Get clear about the life you want to live. And have this be your motivation for decluttering.

3. Take it one step at a time

The ancient Chinese philosopher, Confucius, said “A journey of a thousand miles starts with a single step”.

Don’t try to tackle your clutter mountain in one go. Break it down into manageable chunks.

This may mean accepting that it will take longer than you’d like to clear your backlog. So be it. Take that first step and you’ll be amazed how your sense of overwhelm starts to shrink.

Set aside a regular time for decluttering. (I usually recommend two weekly slots of no more than two hours each).

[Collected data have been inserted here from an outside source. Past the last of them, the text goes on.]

[config.mk]
export PLATFORM = sky130hd
export DESIGN_NAME = mexp_ctrl
export DESIGN_NICKNAME = d
export VERILOG_FILES = /design/src/hw/rtl/mexp_pkg.sv /design/src/hw/rtl/mexp_ctrl.sv
export SDC_FILE = /design/constraint.sdc
export NUM_CORES = 1
export LEC_CHECK = 0
export BUFFER_PORTS_ARGS = -buffer_cell sky130_fd_sc_hd__buf_2
export CORE_MARGIN = 2
export CORE_UTILIZATION = 53
export CTS_BUF_LIST = sky130_fd_sc_hd__clkbuf_4
export DETAILED_ROUTE_END_ITERATION = 6
export PLACE_DENSITY_LB_ADDON = 0.25
export SYNTH_ARGS = -nofsm -noshare
export SYNTH_HDL_FRONTEND = slang
export SYNTH_SLANG_ARGS = --single-unit
export TNS_END_PERCENT = 10
[constraint.sdc]
create_clock -name clk -period 2.4 [get_ports clk]
set_input_delay 0.12 -clock clk [delete_from_list [all_inputs] [get_ports clk]]
set_output_delay 0.12 -clock clk [all_outputs]
set_load 0.01 [all_outputs]
--- src/rtl/ps2mc_pkg.sv ---
// Shared constants, types and the clamp function of the mouse cursor block.
`timescale 1ns / 1ps

package ps2mc_pkg;

  // Field widths.
  localparam int BYTE_W     = 8;
  localparam int LIMIT_W    = 12;
  localparam int CURSOR_W   = 12;
  localparam int CFG_IDX_W  = 4;
  localparam int COORD_BITS = 12;

  // Signed width that holds a position plus or minus one movement byte.
  localparam int SUM_W = ((COORD_BITS > LIMIT_W) ? COORD_BITS : LIMIT_W) + 2;

  localparam logic [SUM_W-1:0]      COORD_MAX     = SUM_W'((1 << COORD_BITS) - 1);
  localparam logic [COORD_BITS-1:0] POS_RESET     = COORD_BITS'(100);
  localparam logic [LIMIT_W-1:0]    X_LIMIT_RESET = LIMIT_W'(1024);
  localparam logic [LIMIT_W-1:0]    Y_LIMIT_RESET = LIMIT_W'(768);

  // Bit of the header byte that is always set in a valid packet.
  localparam int HDR_SYNC_BIT = 3;

  // Configuration register indexes.
  localparam logic [CFG_IDX_W-1:0] REG_X_LIMIT = CFG_IDX_W'(0);
  localparam logic [CFG_IDX_W-1:0] REG_Y_LIMIT = CFG_IDX_W'(1);

  // Position of the next byte within a packet.
  typedef enum logic [1:0] {
    PH_HEADER = 2'd0,
    PH_DX     = 2'd1,
    PH_DY     = 2'd2
  } phase_t;

  // Clamp ceilings handed from the register file to the decoder.
  typedef struct packed {
    logic [LIMIT_W-1:0] x_limit;
    logic [LIMIT_W-1:0] y_limit;
  } limits_t;

  // One result item.
  typedef struct packed {
    logic [CURSOR_W-1:0] cursor_x;
    logic [CURSOR_W-1:0] cursor_y;
  } cursor_res_t;

  // Clamp a signed sum to zero and to the smaller of the limit and the coordinate range.
  function automatic logic [COORD_BITS-1:0] clamp_coord(input logic signed [SUM_W-1:0] v,
                                                         input logic [LIMIT_W-1:0] limit);
    logic [SUM_W-1:0] lim_ext;
    logic [SUM_W-1:0] ceil_v;
    logic [SUM_W-1:0] res;
    lim_ext = SUM_W'(limit);
    ceil_v  = (lim_ext < COORD_MAX) ? lim_ext : COORD_MAX;
    if (v[SUM_W-1]) begin
      res = '0;
    end else if ($unsigned(v) > ceil_v) begin
      res = ceil_v;
    end else begin
      res = $unsigned(v);
    end
    return COORD_BITS'(res);
  endfunction

endpackage
--- src/rtl/sorted_static_linked_list_unit_defines.svh ---
// Assertion macros shared by the sorted list unit RTL.
`ifndef SORTED_STATIC_LINKED_LIST_UNIT_DEFINES_SVH
`define SORTED_STATIC_LINKED_LIST_UNIT_DEFINES_SVH

// Same-cycle implication, sampled on clk, off while rst_n is low
`define SSLL_ASSERT_IMP(lbl, ante, cons, msg) \
    lbl: assert property (@(posedge clk) disable iff (!rst_n) (ante) |-> (cons)) \
        else $error(msg);

// Next-cycle implication, sampled on clk, off while rst_n is low
`define SSLL_ASSERT_NXT(lbl, ante, cons, msg) \
    lbl: assert property (@(posedge clk) disable iff (!rst_n) (ante) |=> (cons)) \
        else $error(msg);

`endif

--- src/rtl/ssll_pkg.sv ---
// Package: sizes, codes, beat types and helpers of the sorted list unit.
`timescale 1ns / 1ps

package ssll_pkg;

    // Store geometry; the null link is MAX_ENTRIES
    localparam int MAX_ENTRIES = 64;
    localparam int IDX_W       = $clog2(MAX_ENTRIES);
    localparam int LINK_W      = $clog2(MAX_ENTRIES + 1);
    localparam int VAL_W       = 32;

    localparam logic [LINK_W-1:0] NULL_LINK = LINK_W'(MAX_ENTRIES);

    // Request codes
    localparam logic [1:0] REQ_APPEND = 2'd0;
    localparam logic [1:0] REQ_INSERT = 2'd1;
    localparam logic [1:0] REQ_SEARCH = 2'd2;
    localparam logic [1:0] REQ_DELETE = 2'd3;

    // Status codes
    localparam logic [1:0] ST_OK      = 2'd0;
    localparam logic [1:0] ST_FULL    = 2'd1;
    localparam logic [1:0] ST_DUP     = 2'd2;
    localparam logic [1:0] ST_MISSING = 2'd3;

    // Request beat
    typedef struct packed {
        logic [1:0]              req_type;
        logic signed [VAL_W-1:0] key_value;
    } req_t;

    // Result beat
    typedef struct packed {
        logic [1:0]        status;
        logic [IDX_W-1:0]  slot_index;
        logic [LINK_W-1:0] list_length;
    } rsp_t;

    // Access bundle from the sequencer to the slot store
    typedef struct packed {
        logic [IDX_W-1:0]        rd_addr;
        logic                    val_we;
        logic [IDX_W-1:0]        val_addr;
        logic signed [VAL_W-1:0] val_data;
        logic                    link_we;
        logic [IDX_W-1:0]        link_addr;
        logic [LINK_W-1:0]       link_data;
    } store_cmd_t;

    // True when a link names a real slot
    function automatic logic is_slot(input logic [LINK_W-1:0] p);
        return p < NULL_LINK;
    endfunction

endpackage
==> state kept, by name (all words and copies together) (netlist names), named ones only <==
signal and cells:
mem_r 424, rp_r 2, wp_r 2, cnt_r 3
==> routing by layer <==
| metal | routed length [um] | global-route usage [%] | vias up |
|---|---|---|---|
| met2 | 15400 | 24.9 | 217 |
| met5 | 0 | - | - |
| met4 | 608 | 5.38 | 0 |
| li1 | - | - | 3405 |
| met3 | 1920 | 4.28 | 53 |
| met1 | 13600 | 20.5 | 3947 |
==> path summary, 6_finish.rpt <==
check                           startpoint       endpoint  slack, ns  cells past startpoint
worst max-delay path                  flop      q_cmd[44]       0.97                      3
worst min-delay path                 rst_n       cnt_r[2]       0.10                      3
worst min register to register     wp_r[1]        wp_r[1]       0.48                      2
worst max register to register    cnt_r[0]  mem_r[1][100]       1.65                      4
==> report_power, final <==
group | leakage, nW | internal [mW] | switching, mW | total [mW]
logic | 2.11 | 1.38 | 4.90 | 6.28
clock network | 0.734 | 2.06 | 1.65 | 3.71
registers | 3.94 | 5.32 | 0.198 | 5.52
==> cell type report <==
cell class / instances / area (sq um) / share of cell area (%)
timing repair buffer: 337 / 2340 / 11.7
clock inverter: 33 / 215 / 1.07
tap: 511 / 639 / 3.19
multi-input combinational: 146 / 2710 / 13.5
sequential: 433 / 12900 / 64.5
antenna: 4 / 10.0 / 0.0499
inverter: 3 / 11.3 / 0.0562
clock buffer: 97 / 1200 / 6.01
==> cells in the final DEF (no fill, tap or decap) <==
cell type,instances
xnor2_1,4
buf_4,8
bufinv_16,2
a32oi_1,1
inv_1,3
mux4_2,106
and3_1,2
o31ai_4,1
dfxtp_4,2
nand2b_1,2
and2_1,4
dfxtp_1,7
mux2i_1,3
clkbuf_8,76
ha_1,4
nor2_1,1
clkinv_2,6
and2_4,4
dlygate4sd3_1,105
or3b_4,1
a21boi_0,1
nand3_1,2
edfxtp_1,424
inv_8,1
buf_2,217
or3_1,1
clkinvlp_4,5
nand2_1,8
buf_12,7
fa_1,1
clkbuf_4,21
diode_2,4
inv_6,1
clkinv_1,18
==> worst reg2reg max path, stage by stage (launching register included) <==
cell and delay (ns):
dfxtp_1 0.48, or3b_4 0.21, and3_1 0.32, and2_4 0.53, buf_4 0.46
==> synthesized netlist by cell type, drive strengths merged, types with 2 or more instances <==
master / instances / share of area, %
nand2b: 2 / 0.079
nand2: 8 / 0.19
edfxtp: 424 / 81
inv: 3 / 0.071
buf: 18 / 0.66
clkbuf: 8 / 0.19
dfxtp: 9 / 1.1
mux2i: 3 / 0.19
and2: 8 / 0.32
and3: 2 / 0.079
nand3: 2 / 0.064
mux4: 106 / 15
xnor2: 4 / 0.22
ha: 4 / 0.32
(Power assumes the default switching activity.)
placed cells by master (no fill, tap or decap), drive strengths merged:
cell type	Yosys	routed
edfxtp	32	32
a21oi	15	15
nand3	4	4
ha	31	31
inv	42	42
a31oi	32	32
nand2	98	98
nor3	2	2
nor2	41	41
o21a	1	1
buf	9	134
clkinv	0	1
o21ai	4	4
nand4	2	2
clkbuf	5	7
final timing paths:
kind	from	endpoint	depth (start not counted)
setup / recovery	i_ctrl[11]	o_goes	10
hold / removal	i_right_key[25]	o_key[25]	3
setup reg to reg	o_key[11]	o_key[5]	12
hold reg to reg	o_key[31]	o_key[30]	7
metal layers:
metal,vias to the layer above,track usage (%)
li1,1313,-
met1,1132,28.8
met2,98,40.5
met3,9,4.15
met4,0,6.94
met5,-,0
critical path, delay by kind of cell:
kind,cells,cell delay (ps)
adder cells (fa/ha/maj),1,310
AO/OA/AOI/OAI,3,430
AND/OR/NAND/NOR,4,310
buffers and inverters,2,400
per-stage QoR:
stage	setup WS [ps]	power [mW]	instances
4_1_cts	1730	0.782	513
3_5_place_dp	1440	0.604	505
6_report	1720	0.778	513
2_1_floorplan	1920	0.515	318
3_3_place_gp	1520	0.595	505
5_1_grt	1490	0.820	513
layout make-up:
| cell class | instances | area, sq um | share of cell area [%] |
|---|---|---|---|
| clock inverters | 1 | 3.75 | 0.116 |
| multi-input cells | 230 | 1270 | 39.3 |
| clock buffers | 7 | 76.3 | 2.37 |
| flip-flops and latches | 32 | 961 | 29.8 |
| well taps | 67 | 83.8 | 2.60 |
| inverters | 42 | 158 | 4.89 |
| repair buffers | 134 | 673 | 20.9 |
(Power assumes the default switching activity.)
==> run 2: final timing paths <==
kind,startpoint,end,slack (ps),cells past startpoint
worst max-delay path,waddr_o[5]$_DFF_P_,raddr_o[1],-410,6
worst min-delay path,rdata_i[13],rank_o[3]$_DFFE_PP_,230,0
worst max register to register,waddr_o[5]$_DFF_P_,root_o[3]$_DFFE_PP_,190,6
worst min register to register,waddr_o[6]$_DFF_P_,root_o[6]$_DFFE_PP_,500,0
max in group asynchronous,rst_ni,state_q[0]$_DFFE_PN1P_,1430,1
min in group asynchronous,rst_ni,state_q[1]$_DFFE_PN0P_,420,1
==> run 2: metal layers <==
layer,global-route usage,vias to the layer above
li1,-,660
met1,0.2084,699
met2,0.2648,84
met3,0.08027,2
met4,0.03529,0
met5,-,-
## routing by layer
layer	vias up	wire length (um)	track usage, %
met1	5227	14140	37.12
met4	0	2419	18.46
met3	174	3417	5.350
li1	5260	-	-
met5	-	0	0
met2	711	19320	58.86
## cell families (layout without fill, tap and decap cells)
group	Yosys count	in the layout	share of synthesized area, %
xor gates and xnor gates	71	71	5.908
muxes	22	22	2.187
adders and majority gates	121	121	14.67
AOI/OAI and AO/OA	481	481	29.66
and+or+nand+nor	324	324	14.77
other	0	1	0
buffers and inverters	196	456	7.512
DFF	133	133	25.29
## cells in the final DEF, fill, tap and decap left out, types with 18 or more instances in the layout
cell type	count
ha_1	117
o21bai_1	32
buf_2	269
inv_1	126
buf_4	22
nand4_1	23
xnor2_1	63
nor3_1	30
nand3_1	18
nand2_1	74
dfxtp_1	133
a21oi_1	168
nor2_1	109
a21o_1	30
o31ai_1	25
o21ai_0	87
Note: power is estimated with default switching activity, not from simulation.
**config.mk**
```make
export PLATFORM = sky130hd
export DESIGN_NAME = crc8_response_word_checker_core
export DESIGN_NICKNAME = d
export VERILOG_FILES = /design/src/rtl/crc8rwc_pkg.sv /design/src/rtl/crc8rwc_cfg.sv /design/src/rtl/crc8rwc_assembler.sv /design/src/rtl/crc8rwc_out_reg.sv /design/src/rtl/crc8_response_word_checker_core.sv
export SDC_FILE = /design/constraint.sdc
export NUM_CORES = 1
export LEC_CHECK = 0
export ABC_AREA = 1
export BUFFER_PORTS_ARGS = -buffer_cell sky130_fd_sc_hd__buf_4
export CELL_PAD_IN_SITES_DETAIL_PLACEMENT = 2
export CELL_PAD_IN_SITES_GLOBAL_PLACEMENT = 2
export CORE_MARGIN = 2
export CORE_UTILIZATION = 34
export CTS_CLUSTER_SIZE = 10
export DETAILED_ROUTE_END_ITERATION = 8
export GPL_TIMING_DRIVEN = 0
export PLACE_DENSITY_LB_ADDON = 0.1
export SLEW_MARGIN = 20
export SYNTH_ARGS = -nofsm -noshare
export SYNTH_HDL_FRONTEND = slang
export SYNTH_SLANG_ARGS = --single-unit
```
**constraint.sdc**
```tcl
create_clock -name aclk -period 3.45 [get_ports aclk]
set_clock_uncertainty 0.15 [all_clocks]
set_input_delay 0.1725 -clock aclk [delete_from_list [all_inputs] [get_ports aclk]]
set_output_delay 0.1725 -clock aclk [all_outputs]
set_load 0.005 [all_outputs]
```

4. It’s not just about sorting

As you work through your piles of clutter, you will come across items that require action. Things that need mending, things to return to other people, things you’re ready to give to a charity shop or recycle, paperwork that needs attention.

Taking these actions is as important a part of clutter-clearing as sorting through your stuff.

If you don’t take the actions, you can’t get rid of the clutter.

Include ‘action’ sessions in your scheduled decluttering sessions and use them to get stuff done, so you can get rid of the associated stuff.

5. Get support

Do you avoid asking for help because you feel you’re imposing?

Or because you’re afraid that you won’t keep up your initial momentum and then you’ll have let down the person who’s agreed to help you?

Perhaps you’ve accepted help from friends and family before, only to feel judged and looked down on.

Perhaps friends and family have put pressure on you to let go of things you’d rather have kept.

Request support from someone who won’t judge you, someone who understands the process of becoming cluttered as well as the process of decluttering, someone you can rely on to caringly hold you to account.

Isn’t it time to start living the life you really want?